■ **Dataset extract**:
☆ ☆ ☆ ☆

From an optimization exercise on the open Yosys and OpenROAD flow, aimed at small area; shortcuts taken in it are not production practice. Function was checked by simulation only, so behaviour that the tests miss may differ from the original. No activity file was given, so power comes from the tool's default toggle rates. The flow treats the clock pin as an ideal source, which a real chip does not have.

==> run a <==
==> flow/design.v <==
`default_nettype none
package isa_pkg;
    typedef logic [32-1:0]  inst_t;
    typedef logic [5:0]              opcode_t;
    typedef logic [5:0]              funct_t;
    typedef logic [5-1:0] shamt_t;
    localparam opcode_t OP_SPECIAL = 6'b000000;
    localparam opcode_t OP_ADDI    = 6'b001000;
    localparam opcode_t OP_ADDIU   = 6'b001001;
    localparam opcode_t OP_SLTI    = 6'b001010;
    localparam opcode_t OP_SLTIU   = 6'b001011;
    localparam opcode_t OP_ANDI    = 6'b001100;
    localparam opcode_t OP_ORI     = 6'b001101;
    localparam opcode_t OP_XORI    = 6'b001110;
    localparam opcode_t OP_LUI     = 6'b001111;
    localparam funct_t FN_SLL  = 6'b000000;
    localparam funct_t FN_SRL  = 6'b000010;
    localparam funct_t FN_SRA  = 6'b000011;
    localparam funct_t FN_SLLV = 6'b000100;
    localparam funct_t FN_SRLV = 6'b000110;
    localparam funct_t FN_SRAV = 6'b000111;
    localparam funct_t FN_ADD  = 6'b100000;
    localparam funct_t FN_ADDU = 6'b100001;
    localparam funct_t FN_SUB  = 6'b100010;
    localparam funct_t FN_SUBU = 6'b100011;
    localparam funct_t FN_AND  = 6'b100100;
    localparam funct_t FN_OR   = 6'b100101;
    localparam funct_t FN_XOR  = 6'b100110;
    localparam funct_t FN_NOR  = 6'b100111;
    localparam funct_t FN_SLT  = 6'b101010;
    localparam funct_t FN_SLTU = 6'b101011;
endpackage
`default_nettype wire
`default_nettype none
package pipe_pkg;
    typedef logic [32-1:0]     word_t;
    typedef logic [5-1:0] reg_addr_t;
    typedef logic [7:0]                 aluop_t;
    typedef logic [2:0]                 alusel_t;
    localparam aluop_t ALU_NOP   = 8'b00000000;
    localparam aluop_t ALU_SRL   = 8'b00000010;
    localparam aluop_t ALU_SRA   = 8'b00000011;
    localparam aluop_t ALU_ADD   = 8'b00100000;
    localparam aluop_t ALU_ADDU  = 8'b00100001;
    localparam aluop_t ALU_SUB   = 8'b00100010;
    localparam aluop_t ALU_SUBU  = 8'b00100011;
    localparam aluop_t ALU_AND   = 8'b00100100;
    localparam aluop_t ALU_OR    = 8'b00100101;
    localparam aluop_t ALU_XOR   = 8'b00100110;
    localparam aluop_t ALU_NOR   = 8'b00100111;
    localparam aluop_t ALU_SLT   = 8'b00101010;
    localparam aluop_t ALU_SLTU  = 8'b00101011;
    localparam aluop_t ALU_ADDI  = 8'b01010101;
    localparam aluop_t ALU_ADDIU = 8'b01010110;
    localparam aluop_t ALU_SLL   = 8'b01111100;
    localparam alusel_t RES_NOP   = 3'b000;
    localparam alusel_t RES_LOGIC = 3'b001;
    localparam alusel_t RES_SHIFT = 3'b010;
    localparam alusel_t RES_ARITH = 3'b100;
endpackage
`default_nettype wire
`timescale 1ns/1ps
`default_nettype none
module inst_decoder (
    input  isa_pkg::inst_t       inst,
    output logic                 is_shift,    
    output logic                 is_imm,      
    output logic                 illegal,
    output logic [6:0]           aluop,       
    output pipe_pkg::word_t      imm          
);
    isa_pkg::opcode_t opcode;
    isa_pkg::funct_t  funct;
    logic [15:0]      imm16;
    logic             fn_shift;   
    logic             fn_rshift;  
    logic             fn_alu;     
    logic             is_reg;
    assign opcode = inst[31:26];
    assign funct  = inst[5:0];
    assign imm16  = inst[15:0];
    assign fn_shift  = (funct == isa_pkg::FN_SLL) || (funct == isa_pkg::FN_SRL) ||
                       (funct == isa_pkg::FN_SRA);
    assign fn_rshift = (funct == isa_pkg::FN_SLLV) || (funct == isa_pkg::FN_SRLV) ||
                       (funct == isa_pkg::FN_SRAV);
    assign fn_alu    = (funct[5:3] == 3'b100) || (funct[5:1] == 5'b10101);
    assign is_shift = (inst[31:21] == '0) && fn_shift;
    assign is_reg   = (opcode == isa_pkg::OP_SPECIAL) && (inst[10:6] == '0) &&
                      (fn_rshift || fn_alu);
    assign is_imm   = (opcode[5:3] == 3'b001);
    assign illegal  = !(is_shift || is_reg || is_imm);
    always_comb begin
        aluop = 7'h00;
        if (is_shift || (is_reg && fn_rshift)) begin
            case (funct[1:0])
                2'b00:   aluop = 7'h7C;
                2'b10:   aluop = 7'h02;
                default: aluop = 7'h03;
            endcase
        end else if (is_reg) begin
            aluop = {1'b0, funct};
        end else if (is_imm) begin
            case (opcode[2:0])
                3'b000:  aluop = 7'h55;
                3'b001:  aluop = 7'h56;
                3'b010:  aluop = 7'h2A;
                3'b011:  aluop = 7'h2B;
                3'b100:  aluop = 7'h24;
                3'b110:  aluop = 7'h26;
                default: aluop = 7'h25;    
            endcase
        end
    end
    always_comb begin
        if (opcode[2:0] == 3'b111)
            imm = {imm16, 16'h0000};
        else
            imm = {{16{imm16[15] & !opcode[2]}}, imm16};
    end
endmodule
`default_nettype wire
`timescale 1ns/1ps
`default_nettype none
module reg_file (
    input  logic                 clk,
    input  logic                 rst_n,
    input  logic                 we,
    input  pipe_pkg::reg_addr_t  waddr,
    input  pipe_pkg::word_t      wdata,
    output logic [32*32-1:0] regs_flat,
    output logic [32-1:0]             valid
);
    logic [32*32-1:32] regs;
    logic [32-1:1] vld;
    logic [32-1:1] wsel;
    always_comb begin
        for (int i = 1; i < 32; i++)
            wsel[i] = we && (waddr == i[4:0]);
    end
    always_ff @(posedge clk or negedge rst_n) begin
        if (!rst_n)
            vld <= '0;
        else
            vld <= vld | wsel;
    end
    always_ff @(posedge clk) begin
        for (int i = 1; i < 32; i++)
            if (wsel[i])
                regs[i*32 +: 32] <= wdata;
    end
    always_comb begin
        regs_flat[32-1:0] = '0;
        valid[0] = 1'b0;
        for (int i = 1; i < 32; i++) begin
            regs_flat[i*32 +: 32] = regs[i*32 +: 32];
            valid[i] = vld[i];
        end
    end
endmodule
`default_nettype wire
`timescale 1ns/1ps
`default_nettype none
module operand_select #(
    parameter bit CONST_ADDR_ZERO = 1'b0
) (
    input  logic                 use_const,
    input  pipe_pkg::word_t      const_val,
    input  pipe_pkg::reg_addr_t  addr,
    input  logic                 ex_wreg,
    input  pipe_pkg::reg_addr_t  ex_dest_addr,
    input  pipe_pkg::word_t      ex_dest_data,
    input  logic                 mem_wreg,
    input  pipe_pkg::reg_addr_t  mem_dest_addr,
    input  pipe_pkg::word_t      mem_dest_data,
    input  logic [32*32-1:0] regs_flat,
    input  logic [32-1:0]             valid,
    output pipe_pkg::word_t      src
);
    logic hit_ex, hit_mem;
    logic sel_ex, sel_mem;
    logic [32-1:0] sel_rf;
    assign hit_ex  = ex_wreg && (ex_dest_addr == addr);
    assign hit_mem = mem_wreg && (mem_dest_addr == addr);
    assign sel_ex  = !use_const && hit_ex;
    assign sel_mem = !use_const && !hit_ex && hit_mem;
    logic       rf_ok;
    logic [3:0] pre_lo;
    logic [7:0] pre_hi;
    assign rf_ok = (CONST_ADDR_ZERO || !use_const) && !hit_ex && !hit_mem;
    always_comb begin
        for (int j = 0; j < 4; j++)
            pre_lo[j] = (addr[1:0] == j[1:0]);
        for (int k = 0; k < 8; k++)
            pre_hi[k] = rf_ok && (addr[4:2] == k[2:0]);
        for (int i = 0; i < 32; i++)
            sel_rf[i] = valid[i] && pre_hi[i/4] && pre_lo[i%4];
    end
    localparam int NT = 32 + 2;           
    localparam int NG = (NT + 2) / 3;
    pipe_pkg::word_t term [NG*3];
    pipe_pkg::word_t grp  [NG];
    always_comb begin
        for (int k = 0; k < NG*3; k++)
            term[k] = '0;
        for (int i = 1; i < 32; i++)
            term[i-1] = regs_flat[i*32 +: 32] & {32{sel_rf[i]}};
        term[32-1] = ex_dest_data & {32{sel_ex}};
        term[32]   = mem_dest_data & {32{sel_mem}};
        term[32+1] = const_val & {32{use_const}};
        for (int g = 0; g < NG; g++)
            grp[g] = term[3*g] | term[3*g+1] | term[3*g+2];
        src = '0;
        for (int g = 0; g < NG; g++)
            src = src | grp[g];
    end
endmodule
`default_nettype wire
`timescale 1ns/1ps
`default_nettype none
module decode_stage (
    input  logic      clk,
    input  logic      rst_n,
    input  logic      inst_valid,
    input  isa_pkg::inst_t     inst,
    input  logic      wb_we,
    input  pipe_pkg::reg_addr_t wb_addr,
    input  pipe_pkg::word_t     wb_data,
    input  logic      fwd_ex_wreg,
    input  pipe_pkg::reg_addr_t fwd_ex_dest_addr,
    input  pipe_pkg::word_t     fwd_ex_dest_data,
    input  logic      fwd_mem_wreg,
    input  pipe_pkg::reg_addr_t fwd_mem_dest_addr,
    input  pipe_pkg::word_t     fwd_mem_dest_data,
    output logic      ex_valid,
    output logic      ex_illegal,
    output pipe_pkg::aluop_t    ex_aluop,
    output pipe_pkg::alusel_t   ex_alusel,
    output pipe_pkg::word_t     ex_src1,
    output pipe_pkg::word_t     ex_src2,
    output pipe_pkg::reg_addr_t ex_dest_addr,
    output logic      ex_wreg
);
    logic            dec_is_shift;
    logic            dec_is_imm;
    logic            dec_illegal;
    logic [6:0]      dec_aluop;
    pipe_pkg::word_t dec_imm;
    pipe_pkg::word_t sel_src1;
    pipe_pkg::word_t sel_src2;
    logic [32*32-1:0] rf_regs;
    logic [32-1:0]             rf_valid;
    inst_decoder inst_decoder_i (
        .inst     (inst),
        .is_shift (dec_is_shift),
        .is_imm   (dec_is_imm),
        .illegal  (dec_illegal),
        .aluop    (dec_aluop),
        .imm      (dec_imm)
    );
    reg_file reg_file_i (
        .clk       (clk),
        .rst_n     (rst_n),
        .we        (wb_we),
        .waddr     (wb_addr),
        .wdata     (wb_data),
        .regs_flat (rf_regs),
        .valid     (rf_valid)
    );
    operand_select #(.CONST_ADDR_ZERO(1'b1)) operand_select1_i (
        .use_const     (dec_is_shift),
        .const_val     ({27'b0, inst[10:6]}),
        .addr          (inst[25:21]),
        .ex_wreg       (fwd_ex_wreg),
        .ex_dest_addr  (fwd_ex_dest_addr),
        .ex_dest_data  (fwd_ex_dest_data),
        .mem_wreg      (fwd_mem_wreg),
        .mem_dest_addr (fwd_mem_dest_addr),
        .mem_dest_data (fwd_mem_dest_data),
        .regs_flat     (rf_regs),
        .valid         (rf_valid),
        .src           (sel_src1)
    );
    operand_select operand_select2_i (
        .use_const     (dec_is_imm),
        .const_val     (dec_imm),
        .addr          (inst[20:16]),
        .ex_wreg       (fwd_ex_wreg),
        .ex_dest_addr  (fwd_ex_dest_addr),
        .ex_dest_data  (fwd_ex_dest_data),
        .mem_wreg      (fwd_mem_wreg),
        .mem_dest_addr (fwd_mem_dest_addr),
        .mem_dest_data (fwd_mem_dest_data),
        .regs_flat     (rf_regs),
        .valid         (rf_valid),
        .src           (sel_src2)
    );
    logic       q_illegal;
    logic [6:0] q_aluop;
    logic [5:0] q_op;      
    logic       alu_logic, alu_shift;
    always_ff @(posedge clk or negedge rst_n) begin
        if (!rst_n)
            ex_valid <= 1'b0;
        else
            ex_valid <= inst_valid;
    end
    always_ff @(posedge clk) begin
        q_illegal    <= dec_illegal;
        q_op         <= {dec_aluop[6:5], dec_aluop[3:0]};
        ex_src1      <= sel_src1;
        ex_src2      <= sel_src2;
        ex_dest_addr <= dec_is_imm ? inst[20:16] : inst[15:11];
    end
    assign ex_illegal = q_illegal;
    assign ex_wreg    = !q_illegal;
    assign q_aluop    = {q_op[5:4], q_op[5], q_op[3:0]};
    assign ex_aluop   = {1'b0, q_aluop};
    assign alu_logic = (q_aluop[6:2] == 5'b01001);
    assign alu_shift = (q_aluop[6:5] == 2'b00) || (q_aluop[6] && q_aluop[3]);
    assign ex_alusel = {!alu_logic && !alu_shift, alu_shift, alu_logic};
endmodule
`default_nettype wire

☆ ☆ ☆ ☆

■ **Task objective**: Give back the line containing "assign alu_shift = (q_aluop[6:5]" and all the lines after it through the end of the records, unchanged.

■ **Finished exercise**:
    assign alu_shift = (q_aluop[6:5] == 2'b00) || (q_aluop[6] && q_aluop[3]);
    assign ex_alusel = {!alu_logic && !alu_shift, alu_shift, alu_logic};
endmodule
`default_nettype wire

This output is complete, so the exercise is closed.